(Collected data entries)

BEGIN

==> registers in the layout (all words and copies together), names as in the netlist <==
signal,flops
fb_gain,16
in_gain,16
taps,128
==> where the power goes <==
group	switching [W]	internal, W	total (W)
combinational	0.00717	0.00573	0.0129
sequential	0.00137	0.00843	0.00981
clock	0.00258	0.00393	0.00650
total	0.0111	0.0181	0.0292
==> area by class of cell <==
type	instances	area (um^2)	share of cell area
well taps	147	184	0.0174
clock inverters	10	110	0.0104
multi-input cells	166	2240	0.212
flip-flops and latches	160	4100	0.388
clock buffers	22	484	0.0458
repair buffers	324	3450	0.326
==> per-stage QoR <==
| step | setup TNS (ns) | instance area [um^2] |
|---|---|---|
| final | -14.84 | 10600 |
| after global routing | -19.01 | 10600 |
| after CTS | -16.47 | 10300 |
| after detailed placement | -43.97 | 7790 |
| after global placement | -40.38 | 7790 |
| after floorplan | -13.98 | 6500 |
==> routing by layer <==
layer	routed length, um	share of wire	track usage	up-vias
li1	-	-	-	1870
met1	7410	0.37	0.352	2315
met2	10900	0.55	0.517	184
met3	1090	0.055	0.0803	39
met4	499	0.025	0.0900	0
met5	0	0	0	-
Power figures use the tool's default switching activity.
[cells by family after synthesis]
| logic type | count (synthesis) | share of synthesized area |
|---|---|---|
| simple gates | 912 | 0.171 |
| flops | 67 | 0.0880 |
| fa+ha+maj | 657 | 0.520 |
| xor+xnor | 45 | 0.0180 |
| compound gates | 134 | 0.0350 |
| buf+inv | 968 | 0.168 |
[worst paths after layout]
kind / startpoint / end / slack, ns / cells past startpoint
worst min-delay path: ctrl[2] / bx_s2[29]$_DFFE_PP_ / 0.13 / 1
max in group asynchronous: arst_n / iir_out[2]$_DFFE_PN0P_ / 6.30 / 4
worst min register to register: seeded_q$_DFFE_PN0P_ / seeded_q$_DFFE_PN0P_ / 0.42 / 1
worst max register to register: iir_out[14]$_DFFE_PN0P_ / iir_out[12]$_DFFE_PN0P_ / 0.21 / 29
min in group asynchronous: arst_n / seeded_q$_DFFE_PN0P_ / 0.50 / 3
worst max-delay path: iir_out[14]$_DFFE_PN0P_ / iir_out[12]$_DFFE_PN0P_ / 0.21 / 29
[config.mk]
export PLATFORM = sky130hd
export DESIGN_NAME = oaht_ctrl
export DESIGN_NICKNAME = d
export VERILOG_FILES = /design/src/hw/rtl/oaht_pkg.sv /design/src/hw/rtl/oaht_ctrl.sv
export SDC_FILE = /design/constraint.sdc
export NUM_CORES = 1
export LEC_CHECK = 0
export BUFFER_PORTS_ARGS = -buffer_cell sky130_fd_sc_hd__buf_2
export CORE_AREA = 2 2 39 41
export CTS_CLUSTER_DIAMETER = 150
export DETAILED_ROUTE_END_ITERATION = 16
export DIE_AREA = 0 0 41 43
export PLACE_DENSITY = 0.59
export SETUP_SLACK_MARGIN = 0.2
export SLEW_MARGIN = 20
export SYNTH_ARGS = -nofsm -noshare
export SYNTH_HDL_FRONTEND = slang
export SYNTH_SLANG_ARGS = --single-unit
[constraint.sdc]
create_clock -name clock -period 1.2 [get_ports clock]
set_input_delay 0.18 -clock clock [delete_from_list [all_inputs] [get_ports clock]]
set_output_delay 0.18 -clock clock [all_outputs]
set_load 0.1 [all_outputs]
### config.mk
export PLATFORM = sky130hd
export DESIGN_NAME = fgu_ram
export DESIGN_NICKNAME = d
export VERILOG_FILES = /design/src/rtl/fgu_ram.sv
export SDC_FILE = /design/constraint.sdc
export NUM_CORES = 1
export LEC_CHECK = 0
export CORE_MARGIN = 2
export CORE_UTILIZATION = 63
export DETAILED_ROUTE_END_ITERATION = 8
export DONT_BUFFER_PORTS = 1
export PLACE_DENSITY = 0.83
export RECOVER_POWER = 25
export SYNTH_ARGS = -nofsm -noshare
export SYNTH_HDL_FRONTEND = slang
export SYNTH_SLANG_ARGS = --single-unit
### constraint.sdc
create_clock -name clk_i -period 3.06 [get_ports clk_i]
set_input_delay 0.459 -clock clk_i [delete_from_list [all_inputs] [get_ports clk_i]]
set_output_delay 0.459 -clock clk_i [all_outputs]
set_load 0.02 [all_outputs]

END

### What the exercise asks
Pick out every line above that contains the word "gates" and copy it.

### Answer for this exercise
| simple gates | 912 | 0.171 |
| compound gates | 134 | 0.0350 |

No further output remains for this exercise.